*What you are asked to do*
Once the line containing "### config.mk" is found in the entries below, restate it and each following line word for word, stopping after the line containing "### src/rtl/frame_buffer_rise_detect.sv".

[Records from a data collection]
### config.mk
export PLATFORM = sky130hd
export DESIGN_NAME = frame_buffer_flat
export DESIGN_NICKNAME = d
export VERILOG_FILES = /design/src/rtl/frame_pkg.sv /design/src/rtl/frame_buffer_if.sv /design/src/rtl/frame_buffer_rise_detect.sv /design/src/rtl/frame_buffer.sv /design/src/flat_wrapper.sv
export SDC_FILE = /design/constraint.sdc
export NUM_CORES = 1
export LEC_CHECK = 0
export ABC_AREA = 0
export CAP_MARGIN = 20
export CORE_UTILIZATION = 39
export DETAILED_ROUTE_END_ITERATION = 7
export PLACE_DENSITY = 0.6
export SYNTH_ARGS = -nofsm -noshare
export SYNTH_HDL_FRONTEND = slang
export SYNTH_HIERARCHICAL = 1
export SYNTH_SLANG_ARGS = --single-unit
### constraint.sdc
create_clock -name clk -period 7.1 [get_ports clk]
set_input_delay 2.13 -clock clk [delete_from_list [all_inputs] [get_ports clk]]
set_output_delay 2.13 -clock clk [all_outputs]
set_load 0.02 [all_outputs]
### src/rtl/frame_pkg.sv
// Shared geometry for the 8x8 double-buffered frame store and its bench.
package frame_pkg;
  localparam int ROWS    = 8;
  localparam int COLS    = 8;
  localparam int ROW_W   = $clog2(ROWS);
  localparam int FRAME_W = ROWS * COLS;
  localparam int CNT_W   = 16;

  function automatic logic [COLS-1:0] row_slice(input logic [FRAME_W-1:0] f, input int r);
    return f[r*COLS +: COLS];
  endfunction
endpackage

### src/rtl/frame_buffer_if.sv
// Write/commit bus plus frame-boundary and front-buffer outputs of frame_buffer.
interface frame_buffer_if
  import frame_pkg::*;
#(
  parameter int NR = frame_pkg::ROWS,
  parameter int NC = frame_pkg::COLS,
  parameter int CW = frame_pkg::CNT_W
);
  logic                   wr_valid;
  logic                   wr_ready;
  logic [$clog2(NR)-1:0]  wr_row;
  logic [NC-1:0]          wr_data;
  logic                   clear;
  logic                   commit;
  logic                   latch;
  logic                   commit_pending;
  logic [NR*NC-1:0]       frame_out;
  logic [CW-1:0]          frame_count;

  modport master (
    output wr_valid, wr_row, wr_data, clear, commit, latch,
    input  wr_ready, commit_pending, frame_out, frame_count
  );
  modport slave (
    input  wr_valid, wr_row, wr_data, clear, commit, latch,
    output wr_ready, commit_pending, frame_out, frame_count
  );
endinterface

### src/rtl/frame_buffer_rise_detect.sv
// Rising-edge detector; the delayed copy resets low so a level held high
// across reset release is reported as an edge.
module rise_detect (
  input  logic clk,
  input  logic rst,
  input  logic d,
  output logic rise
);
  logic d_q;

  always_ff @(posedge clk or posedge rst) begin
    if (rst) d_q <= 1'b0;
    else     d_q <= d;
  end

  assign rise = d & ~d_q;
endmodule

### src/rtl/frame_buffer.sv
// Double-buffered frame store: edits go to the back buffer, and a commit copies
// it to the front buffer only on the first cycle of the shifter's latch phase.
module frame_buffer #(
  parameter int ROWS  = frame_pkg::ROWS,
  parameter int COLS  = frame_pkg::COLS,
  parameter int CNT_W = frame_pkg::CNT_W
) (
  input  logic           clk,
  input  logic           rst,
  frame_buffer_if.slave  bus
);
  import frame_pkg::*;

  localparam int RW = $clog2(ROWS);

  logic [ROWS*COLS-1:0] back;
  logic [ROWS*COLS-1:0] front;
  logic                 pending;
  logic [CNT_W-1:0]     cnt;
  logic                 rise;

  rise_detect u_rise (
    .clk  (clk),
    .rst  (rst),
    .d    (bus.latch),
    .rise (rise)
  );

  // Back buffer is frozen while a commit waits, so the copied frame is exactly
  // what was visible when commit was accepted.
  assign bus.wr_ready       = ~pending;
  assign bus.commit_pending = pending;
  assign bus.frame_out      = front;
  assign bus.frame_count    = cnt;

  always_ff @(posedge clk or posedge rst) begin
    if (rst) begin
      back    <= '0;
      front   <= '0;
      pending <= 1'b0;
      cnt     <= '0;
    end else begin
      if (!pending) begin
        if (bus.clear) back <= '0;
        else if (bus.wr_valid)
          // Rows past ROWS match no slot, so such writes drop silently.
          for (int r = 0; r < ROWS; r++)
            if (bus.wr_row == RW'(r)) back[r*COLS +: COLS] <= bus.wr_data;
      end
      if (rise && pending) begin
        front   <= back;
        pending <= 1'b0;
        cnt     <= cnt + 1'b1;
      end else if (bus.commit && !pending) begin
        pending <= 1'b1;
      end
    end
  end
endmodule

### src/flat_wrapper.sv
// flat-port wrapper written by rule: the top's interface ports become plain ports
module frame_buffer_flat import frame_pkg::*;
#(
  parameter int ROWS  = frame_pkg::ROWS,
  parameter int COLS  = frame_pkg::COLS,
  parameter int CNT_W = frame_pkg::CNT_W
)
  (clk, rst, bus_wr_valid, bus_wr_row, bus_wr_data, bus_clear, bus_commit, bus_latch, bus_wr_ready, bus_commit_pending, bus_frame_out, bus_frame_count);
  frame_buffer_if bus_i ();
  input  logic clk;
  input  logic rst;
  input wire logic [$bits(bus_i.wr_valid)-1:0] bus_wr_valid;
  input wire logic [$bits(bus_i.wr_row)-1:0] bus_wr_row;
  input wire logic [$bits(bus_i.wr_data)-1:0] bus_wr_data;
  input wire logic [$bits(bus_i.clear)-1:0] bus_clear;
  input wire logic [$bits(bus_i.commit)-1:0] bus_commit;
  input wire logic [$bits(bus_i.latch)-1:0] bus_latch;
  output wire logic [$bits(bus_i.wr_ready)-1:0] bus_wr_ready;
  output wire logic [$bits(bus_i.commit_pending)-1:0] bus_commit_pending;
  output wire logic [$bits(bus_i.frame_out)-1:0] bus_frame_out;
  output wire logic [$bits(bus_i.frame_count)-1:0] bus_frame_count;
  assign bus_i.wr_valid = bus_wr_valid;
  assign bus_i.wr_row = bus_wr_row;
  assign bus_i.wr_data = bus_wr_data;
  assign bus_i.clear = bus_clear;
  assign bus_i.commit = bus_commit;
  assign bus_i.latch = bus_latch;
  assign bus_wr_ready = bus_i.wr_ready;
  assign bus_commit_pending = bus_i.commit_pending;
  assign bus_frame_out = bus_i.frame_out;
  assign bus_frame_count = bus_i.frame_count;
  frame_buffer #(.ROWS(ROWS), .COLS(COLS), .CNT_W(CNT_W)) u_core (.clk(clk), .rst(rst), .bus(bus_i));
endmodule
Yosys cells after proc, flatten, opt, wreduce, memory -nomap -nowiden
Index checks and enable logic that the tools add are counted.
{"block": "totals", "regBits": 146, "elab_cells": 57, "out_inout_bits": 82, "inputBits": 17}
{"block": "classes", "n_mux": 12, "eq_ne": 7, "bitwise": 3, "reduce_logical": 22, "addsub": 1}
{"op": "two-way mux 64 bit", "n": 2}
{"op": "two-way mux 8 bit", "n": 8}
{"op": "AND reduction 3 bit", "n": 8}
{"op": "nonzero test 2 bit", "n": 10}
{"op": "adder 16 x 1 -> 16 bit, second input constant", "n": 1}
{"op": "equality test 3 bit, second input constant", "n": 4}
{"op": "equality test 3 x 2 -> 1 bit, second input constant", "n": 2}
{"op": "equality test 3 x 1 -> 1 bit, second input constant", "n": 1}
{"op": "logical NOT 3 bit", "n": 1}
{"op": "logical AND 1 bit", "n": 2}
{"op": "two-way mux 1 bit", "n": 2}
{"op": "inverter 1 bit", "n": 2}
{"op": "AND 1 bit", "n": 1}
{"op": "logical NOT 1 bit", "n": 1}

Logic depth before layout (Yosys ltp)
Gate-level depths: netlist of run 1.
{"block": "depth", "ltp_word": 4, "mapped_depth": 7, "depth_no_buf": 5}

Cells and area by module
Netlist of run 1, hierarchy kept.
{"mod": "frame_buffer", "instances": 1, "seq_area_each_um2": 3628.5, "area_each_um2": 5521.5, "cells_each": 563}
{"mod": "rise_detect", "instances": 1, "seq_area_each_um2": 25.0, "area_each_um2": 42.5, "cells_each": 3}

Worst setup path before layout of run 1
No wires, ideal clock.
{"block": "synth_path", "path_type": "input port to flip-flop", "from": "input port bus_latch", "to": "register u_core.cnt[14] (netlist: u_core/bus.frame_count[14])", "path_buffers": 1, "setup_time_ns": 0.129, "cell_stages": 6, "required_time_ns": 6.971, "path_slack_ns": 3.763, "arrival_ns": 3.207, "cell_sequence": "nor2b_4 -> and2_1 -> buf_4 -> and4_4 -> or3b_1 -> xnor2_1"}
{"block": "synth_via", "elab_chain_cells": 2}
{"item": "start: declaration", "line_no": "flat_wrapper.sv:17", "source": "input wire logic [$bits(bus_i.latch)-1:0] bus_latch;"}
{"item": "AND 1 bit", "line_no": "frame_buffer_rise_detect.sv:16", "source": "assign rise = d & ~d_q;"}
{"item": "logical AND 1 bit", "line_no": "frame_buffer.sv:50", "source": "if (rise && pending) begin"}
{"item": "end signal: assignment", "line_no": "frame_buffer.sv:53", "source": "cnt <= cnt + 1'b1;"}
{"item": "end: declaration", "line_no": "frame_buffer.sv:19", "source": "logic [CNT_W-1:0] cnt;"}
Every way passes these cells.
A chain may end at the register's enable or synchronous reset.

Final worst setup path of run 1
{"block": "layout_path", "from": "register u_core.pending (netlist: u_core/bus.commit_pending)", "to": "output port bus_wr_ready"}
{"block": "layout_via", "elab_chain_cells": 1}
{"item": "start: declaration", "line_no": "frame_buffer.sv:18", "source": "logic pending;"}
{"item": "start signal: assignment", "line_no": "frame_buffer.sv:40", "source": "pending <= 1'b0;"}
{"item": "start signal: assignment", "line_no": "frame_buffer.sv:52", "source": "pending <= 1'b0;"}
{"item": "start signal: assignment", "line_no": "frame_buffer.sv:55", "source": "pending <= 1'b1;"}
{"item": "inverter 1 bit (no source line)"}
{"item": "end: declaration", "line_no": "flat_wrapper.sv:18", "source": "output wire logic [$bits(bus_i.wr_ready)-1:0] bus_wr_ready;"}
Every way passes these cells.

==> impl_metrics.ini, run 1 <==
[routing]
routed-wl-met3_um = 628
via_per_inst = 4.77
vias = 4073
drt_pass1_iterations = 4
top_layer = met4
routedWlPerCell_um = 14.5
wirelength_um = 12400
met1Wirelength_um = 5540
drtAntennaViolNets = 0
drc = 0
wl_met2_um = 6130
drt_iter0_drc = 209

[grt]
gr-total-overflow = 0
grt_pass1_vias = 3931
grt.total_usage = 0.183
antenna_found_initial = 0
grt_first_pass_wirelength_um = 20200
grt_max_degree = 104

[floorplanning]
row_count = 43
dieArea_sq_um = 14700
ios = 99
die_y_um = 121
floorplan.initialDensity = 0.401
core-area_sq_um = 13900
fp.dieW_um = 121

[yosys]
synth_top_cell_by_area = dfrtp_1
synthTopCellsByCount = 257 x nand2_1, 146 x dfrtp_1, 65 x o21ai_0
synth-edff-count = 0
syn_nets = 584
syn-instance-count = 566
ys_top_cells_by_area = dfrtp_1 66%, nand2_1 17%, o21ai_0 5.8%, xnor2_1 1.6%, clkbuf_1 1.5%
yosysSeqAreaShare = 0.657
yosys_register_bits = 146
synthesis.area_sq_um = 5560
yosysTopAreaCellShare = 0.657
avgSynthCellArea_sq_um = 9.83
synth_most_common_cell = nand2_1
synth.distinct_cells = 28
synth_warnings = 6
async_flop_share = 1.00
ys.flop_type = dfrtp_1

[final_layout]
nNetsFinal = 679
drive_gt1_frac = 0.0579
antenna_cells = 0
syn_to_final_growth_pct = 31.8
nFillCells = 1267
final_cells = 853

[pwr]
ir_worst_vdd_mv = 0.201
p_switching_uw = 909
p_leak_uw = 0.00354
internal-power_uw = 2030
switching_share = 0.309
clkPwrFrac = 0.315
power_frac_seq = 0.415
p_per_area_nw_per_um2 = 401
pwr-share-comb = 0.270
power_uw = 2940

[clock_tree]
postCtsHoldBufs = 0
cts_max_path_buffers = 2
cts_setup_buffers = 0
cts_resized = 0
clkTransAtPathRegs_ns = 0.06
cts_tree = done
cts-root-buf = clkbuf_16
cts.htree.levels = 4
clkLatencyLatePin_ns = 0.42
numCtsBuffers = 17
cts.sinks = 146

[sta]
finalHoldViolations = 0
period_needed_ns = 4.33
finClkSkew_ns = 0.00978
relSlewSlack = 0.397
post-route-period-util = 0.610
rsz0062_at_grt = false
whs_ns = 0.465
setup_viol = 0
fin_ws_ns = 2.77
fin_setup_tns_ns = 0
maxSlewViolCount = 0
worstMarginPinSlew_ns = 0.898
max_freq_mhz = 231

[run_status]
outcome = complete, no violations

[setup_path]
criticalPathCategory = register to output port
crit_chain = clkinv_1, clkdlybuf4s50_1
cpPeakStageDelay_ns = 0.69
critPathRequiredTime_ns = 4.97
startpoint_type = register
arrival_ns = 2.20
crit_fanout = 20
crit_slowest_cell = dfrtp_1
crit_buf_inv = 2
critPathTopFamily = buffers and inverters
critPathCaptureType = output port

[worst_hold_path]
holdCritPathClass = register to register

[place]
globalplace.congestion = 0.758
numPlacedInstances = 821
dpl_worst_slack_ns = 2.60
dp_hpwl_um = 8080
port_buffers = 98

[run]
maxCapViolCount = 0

...

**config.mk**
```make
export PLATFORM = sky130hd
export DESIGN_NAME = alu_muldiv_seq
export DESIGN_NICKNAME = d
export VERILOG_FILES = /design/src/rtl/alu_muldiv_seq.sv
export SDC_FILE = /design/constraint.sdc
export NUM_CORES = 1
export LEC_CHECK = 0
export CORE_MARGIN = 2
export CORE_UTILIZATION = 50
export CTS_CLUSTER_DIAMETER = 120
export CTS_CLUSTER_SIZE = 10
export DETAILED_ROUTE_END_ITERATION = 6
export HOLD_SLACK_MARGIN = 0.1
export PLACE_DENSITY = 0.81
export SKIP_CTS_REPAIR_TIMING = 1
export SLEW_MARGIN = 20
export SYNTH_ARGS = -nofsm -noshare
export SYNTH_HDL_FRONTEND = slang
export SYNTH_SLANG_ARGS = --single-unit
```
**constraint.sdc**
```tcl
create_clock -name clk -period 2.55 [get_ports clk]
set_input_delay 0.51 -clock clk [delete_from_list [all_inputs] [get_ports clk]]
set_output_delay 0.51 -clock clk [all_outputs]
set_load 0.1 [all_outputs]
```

*Solution*
### config.mk
export PLATFORM = sky130hd
export DESIGN_NAME = frame_buffer_flat
export DESIGN_NICKNAME = d
export VERILOG_FILES = /design/src/rtl/frame_pkg.sv /design/src/rtl/frame_buffer_if.sv /design/src/rtl/frame_buffer_rise_detect.sv /design/src/rtl/frame_buffer.sv /design/src/flat_wrapper.sv
export SDC_FILE = /design/constraint.sdc
export NUM_CORES = 1
export LEC_CHECK = 0
export ABC_AREA = 0
export CAP_MARGIN = 20
export CORE_UTILIZATION = 39
export DETAILED_ROUTE_END_ITERATION = 7
export PLACE_DENSITY = 0.6
export SYNTH_ARGS = -nofsm -noshare
export SYNTH_HDL_FRONTEND = slang
export SYNTH_HIERARCHICAL = 1
export SYNTH_SLANG_ARGS = --single-unit
### constraint.sdc
create_clock -name clk -period 7.1 [get_ports clk]
set_input_delay 2.13 -clock clk [delete_from_list [all_inputs] [get_ports clk]]
set_output_delay 2.13 -clock clk [all_outputs]
set_load 0.02 [all_outputs]
### src/rtl/frame_pkg.sv
// Shared geometry for the 8x8 double-buffered frame store and its bench.
package frame_pkg;
  localparam int ROWS    = 8;
  localparam int COLS    = 8;
  localparam int ROW_W   = $clog2(ROWS);
  localparam int FRAME_W = ROWS * COLS;
  localparam int CNT_W   = 16;

  function automatic logic [COLS-1:0] row_slice(input logic [FRAME_W-1:0] f, input int r);
    return f[r*COLS +: COLS];
  endfunction
endpackage

### src/rtl/frame_buffer_if.sv
// Write/commit bus plus frame-boundary and front-buffer outputs of frame_buffer.
interface frame_buffer_if
  import frame_pkg::*;
#(
  parameter int NR = frame_pkg::ROWS,
  parameter int NC = frame_pkg::COLS,
  parameter int CW = frame_pkg::CNT_W
);
  logic                   wr_valid;
  logic                   wr_ready;
  logic [$clog2(NR)-1:0]  wr_row;
  logic [NC-1:0]          wr_data;
  logic                   clear;
  logic                   commit;
  logic                   latch;
  logic                   commit_pending;
  logic [NR*NC-1:0]       frame_out;
  logic [CW-1:0]          frame_count;

  modport master (
    output wr_valid, wr_row, wr_data, clear, commit, latch,
    input  wr_ready, commit_pending, frame_out, frame_count
  );
  modport slave (
    input  wr_valid, wr_row, wr_data, clear, commit, latch,
    output wr_ready, commit_pending, frame_out, frame_count
  );
endinterface

### src/rtl/frame_buffer_rise_detect.sv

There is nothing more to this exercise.